Skip to content
All posts
·4 min read

Why we say "you own what we build"

A lot of AI consultancies build a system, hand you a login, and quietly hold the keys forever. We do the opposite — and here's why that matters for small businesses specifically.

Operating principlesStrategy
MM
Matt Madden
Founder · ArtisanBits AI

Three of the four engagements that have walked into our audits this year had the same story: someone built them an AI thing, it kind of works, and they have no idea what's inside it or how to move it to a new vendor.

The product was great. The relationship was not.

So we made a rule: you own what we build. That means:

  • The code, the prompts, the integration logic, the data flows — yours. In your accounts, on your repos (if you use them), connected to your tools using your own API keys.
  • The documentation. We write down what each component does, in plain English, in a folder you control.
  • The handoff path. If you decide to move to a different vendor — or pull it in-house, or pause for six months — you can. We don't make that harder than it needs to be.

Why this matters more for small businesses

A 50-person enterprise can absorb vendor lock-in. They have a procurement team, a legal team, an IT team. If a vendor goes sideways, they have leverage and patience.

A 9-truck plumbing company has none of that. If we built a system that only ran inside our infrastructure, on our keys, and we got hit by a bus tomorrow — that's a small business with a critical workflow stuck behind a dead vendor. That's a real risk, not a hypothetical one.
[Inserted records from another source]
**src/design/lsq_pkg.sv**
```systemverilog
package lsq_pkg;

  // Line buffer and frame geometry
  localparam int MAX_COLUMNS = 1024;
  localparam int MAX_ROWS    = 1024;
  localparam int COL_W       = $clog2(MAX_COLUMNS);
  localparam int ROW_W       = $clog2(MAX_ROWS);
  localparam int CNT_W       = COL_W + 1;

  // Fixed field widths of the interface
  localparam int CFG_W       = 11;
  localparam int SIZE_W      = 11;
  localparam int OUT_ROW_W   = 10;
  localparam int OUT_COL_W   = 10;
  localparam int IN_TDATA_W  = 8;
  localparam int OUT_TDATA_W = 32;
  localparam int CMP_W       = (CFG_W > CNT_W) ? CFG_W : CNT_W;

  localparam logic [CFG_W-1:0]  ROW_WIDTH_RESET = CFG_W'(6);
  localparam logic [SIZE_W-1:0] SIZE_SAT        = '1;

  // Depth of the queue between the front and the back
  localparam int QUEUE_DEPTH = 2;
  localparam int QPTR_W      = $clog2(QUEUE_DEPTH);
  localparam int QCNT_W      = $clog2(QUEUE_DEPTH + 1);

  // One classified cell on its way to the back
  typedef struct packed {
    logic             pixel;
    logic             last;
    logic             first;
    logic [ROW_W-1:0] row;
    logic [COL_W-1:0] col;
  } lsq_entry_t;

endpackage

```
**src/design/lsq_queue.sv**
```systemverilog
module lsq_queue import lsq_pkg::*; (
  input  logic       clk_i,
  input  logic       rst_ni,
  input  logic       push_i,
  input  lsq_entry_t entry_i,
  output logic       full_o,
  output logic       valid_o,
  input  logic       pop_i,
  output lsq_entry_t entry_o
);

  lsq_entry_t        slot_q [QUEUE_DEPTH];
  logic [QPTR_W-1:0] wr_ptr_q;
  logic [QPTR_W-1:0] rd_ptr_q;
  logic [QCNT_W-1:0] count_q;
  logic              do_pop;

  assign full_o  = (count_q == QCNT_W'(QUEUE_DEPTH));
  assign valid_o = (count_q != '0);
  assign entry_o = slot_q[rd_ptr_q];
  assign do_pop  = pop_i && valid_o;

  // Store pushed items
  always_ff @(posedge clk_i) begin
    if (push_i) begin
      slot_q[wr_ptr_q] <= entry_i;
    end
  end

  // Move the pointers and the fill count
  always_ff @(posedge clk_i or negedge rst_ni) begin
    if (!rst_ni) begin
      wr_ptr_q <= '0;
      rd_ptr_q <= '0;
      count_q  <= '0;
    end else begin
      if (push_i) begin
        wr_ptr_q <= (wr_ptr_q == QPTR_W'(QUEUE_DEPTH - 1)) ? '0 : wr_ptr_q + QPTR_W'(1);
      end
      if (do_pop) begin
        rd_ptr_q <= (rd_ptr_q == QPTR_W'(QUEUE_DEPTH - 1)) ? '0 : rd_ptr_q + QPTR_W'(1);
      end
      if (push_i && !do_pop) begin
        count_q <= count_q + QCNT_W'(1);
      end else if (do_pop && !push_i) begin
        count_q <= count_q - QCNT_W'(1);
      end
    end
  end

endmodule

```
So we treat the build the same way we'd want our own family's contractor to treat a home renovation: when the project's done, the house is yours, the keys are yours, and the next contractor can pick up the work without starting from scratch.

What this doesn't mean

It doesn't mean we walk away the day the build goes live. Most of our customers stay on a Maintain & Grow plan for ongoing optimization — because the systems get better as your business evolves, and you want someone watching them. But the staying is by choice, not by lock-in.

A practical example

When we build a ServiceTitan-connected voice agent, that integration runs through your ServiceTitan API key, not ours. The Twilio number is in your Twilio account, not ours. The voice prompts and call flows live in a Notion (or Drive, or repo — your call) folder you can read, edit, and export.

If you fired us tomorrow, you'd still own a working system. If you wanted to take it to another consultancy, they could pick up where we left off without three months of reverse engineering.

That's the bar. It's a small thing on paper, but it changes the shape of the relationship — from "vendor with leverage" to "team you actually trust."